YOUR OBJECTIVE:
Please start at the first line of the records beneath and quote each line exactly, ending with the line containing "nand2b_1,110".
--- AVAILABLE RECORDS Enclosed Below ---
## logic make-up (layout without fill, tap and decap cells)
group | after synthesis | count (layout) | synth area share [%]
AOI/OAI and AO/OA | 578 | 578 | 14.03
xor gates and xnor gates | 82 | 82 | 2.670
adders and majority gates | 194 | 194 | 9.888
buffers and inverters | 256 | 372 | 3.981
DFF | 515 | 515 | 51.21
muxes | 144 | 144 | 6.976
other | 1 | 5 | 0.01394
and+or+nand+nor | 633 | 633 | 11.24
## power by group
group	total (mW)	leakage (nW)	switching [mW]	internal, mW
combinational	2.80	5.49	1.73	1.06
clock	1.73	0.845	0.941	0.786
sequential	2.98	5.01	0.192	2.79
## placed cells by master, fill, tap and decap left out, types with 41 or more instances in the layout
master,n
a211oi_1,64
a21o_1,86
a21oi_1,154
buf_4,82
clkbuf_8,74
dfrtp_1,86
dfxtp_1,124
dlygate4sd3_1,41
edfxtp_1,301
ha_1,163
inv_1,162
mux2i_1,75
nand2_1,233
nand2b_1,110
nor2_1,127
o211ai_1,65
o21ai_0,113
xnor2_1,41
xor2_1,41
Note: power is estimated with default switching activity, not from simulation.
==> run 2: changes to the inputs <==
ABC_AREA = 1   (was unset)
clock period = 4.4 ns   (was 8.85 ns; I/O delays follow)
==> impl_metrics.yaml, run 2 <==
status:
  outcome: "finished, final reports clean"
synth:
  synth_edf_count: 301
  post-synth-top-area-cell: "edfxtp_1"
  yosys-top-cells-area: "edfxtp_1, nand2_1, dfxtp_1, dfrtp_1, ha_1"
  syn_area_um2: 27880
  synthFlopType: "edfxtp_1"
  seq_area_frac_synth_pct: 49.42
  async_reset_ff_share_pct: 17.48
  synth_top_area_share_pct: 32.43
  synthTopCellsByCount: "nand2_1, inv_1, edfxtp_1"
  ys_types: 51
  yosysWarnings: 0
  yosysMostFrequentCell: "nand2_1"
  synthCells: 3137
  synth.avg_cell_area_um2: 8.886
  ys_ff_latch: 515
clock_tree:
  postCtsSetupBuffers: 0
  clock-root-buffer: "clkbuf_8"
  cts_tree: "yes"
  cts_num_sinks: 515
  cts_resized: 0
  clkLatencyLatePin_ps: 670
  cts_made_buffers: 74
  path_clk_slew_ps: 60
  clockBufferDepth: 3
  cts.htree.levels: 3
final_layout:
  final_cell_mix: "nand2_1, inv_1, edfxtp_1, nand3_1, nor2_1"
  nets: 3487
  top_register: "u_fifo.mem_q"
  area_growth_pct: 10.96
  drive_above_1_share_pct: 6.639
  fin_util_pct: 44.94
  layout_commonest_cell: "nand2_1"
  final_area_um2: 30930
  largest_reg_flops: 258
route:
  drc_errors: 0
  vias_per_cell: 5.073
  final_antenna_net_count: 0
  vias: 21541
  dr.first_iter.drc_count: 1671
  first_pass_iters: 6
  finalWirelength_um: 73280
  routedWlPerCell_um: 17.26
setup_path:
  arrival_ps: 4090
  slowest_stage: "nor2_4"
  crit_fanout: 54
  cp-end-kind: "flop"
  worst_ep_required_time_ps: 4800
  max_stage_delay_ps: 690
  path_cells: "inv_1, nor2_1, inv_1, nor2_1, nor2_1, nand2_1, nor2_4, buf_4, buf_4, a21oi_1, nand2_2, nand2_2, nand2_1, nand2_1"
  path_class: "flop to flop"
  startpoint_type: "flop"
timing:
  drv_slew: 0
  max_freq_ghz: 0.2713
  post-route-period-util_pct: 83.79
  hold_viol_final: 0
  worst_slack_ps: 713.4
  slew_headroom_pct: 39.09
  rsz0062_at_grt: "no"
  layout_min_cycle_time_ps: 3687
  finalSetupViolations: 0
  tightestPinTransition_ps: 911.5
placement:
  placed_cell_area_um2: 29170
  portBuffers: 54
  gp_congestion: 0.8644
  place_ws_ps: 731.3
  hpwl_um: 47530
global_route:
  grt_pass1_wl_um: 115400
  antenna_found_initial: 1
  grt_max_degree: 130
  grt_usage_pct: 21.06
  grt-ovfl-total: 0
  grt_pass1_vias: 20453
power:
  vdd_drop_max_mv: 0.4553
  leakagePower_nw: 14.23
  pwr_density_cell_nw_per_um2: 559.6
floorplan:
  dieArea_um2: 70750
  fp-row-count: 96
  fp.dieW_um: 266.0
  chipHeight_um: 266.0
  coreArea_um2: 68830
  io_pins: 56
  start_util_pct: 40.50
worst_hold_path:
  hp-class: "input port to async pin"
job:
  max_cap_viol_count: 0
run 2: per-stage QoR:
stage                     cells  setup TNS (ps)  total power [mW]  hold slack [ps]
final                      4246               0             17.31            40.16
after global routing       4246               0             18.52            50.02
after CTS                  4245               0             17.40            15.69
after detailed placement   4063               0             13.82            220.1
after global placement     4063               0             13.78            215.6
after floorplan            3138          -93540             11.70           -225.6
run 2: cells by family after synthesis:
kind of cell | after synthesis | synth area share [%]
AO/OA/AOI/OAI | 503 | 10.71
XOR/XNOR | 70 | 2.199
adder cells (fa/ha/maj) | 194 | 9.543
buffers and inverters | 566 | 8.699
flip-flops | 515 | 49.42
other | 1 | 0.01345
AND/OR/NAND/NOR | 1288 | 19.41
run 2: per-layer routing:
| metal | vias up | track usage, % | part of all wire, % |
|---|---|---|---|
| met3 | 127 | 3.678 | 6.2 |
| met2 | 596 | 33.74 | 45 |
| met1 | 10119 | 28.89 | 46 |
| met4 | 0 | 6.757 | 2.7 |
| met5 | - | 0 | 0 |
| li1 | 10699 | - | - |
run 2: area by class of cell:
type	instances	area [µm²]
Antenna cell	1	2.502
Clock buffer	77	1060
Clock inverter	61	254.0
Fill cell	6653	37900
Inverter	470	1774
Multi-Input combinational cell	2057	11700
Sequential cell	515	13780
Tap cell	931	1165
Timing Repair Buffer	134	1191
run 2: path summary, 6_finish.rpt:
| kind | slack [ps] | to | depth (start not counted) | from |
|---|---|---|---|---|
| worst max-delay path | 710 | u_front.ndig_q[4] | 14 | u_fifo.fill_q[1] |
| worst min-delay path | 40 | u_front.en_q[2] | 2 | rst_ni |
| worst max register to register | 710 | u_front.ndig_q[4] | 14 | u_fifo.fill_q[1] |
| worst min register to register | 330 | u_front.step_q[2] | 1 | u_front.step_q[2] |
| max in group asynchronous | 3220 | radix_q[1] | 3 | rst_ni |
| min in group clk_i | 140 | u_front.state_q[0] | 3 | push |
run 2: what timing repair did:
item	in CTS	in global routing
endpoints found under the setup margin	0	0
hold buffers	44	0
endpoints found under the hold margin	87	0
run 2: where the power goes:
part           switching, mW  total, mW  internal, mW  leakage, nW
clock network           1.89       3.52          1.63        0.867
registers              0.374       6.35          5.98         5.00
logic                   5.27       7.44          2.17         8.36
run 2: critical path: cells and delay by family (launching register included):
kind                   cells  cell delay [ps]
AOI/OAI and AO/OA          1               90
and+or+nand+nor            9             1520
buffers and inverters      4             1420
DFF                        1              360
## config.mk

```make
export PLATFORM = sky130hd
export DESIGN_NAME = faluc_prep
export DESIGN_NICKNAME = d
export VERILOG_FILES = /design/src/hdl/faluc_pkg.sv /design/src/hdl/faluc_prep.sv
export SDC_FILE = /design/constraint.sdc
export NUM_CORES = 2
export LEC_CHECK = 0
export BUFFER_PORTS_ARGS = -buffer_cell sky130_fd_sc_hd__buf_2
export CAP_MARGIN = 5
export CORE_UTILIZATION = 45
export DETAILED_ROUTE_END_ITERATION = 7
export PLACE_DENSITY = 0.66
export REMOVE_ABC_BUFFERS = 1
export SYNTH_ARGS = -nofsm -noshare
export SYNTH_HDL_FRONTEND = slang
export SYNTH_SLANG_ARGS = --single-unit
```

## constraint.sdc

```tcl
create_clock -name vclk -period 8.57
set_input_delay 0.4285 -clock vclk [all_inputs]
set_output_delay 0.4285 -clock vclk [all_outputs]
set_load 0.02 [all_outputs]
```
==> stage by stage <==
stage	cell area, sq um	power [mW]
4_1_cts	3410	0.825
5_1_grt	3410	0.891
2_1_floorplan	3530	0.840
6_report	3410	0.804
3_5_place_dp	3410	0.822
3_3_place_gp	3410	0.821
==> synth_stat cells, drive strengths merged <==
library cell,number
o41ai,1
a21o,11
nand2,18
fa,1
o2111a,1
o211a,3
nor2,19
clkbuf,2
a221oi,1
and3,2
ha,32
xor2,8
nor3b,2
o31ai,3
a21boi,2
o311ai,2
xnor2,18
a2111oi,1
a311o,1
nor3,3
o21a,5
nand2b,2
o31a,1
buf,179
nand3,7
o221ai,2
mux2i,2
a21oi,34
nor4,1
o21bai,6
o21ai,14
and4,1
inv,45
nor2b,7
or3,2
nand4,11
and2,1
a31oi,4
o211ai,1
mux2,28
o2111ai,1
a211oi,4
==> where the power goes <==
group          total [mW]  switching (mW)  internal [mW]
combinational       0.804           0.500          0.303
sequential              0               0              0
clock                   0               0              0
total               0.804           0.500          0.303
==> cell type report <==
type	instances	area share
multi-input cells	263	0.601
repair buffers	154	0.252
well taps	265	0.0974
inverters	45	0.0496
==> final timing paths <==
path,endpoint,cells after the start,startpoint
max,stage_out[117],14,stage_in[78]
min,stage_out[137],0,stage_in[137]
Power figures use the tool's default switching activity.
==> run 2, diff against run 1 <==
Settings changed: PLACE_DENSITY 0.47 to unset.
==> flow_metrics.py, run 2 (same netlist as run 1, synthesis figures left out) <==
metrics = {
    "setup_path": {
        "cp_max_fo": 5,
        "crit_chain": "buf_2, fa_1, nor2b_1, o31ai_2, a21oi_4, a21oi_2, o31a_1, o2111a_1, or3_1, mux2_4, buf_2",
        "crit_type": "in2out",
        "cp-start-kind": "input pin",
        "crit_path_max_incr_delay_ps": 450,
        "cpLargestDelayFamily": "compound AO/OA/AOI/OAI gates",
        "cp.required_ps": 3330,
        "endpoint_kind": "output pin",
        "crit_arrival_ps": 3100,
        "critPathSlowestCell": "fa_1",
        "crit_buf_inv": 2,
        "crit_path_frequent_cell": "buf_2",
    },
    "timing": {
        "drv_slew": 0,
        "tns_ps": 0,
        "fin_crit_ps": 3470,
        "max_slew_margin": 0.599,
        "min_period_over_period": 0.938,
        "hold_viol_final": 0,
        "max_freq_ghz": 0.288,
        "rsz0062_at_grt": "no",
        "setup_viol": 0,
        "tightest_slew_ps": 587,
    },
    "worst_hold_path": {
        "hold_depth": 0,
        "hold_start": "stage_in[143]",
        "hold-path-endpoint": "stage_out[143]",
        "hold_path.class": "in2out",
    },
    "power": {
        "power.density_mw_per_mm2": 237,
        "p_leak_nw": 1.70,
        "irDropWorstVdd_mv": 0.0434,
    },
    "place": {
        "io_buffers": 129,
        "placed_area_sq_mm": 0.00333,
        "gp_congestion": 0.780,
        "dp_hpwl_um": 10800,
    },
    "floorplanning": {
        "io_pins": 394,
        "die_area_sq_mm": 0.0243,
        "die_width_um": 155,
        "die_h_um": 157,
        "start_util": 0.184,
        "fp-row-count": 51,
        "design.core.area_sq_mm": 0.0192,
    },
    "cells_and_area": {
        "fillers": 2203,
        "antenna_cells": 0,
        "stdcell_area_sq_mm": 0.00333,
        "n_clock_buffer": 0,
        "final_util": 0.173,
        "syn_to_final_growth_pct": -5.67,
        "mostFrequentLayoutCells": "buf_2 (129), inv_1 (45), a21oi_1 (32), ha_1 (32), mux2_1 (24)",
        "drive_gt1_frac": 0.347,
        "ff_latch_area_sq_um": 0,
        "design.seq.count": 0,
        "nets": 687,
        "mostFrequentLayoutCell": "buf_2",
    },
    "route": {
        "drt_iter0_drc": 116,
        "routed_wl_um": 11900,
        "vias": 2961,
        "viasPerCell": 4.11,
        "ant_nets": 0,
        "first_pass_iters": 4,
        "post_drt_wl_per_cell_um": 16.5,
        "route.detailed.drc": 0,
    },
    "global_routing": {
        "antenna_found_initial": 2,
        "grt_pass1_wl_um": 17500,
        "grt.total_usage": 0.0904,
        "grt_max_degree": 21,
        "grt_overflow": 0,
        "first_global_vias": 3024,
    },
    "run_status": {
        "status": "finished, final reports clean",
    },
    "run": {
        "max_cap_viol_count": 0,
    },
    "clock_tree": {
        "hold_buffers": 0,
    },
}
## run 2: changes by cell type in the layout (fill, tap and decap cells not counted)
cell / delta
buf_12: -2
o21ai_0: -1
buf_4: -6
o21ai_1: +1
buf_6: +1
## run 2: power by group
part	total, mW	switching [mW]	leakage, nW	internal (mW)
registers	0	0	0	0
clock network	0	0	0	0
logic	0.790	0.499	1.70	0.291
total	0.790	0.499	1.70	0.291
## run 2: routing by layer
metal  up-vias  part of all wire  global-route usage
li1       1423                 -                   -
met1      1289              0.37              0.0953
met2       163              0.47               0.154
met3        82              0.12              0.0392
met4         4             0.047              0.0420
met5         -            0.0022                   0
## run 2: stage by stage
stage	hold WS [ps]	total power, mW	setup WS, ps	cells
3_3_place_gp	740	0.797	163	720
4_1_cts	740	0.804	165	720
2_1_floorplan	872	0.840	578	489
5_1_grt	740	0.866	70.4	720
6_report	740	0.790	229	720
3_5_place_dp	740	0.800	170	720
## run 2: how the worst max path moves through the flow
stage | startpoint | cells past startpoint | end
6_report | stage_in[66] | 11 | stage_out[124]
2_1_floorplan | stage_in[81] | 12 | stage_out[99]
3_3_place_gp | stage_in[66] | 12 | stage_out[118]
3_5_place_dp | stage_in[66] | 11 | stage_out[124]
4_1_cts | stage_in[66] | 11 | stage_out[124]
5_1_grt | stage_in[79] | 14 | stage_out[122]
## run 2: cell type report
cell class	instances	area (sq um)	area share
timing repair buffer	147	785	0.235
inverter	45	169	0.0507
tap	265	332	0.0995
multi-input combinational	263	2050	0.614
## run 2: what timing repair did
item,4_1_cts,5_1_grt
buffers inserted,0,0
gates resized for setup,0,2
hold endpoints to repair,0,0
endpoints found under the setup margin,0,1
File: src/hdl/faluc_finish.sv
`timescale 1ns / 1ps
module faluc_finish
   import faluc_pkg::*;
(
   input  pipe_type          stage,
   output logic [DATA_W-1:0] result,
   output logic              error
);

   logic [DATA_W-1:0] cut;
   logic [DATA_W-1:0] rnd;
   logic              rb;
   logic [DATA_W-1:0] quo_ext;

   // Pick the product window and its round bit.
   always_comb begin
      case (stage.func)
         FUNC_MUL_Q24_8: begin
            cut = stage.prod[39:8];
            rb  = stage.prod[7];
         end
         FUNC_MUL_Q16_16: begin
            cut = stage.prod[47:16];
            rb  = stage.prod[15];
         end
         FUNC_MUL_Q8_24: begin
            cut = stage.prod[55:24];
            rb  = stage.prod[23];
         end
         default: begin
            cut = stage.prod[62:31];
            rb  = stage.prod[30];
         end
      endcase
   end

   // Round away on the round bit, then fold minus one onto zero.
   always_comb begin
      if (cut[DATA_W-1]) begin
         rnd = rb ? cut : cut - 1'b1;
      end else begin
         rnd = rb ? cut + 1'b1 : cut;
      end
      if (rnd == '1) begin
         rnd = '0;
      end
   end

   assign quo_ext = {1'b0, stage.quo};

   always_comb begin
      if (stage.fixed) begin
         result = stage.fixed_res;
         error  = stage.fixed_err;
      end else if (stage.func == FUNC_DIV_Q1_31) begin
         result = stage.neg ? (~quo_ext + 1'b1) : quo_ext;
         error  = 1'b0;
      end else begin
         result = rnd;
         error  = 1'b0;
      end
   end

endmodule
--- End of Enclosed AVAILABLE RECORDS ---
ANSWER TO THE EXERCISE:
## logic make-up (layout without fill, tap and decap cells)
group | after synthesis | count (layout) | synth area share [%]
AOI/OAI and AO/OA | 578 | 578 | 14.03
xor gates and xnor gates | 82 | 82 | 2.670
adders and majority gates | 194 | 194 | 9.888
buffers and inverters | 256 | 372 | 3.981
DFF | 515 | 515 | 51.21
muxes | 144 | 144 | 6.976
other | 1 | 5 | 0.01394
and+or+nand+nor | 633 | 633 | 11.24
## power by group
group	total (mW)	leakage (nW)	switching [mW]	internal, mW
combinational	2.80	5.49	1.73	1.06
clock	1.73	0.845	0.941	0.786
sequential	2.98	5.01	0.192	2.79
## placed cells by master, fill, tap and decap left out, types with 41 or more instances in the layout
master,n
a211oi_1,64
a21o_1,86
a21oi_1,154
buf_4,82
clkbuf_8,74
dfrtp_1,86
dfxtp_1,124
dlygate4sd3_1,41
edfxtp_1,301
ha_1,163
inv_1,162
mux2i_1,75
nand2_1,233
nand2b_1,110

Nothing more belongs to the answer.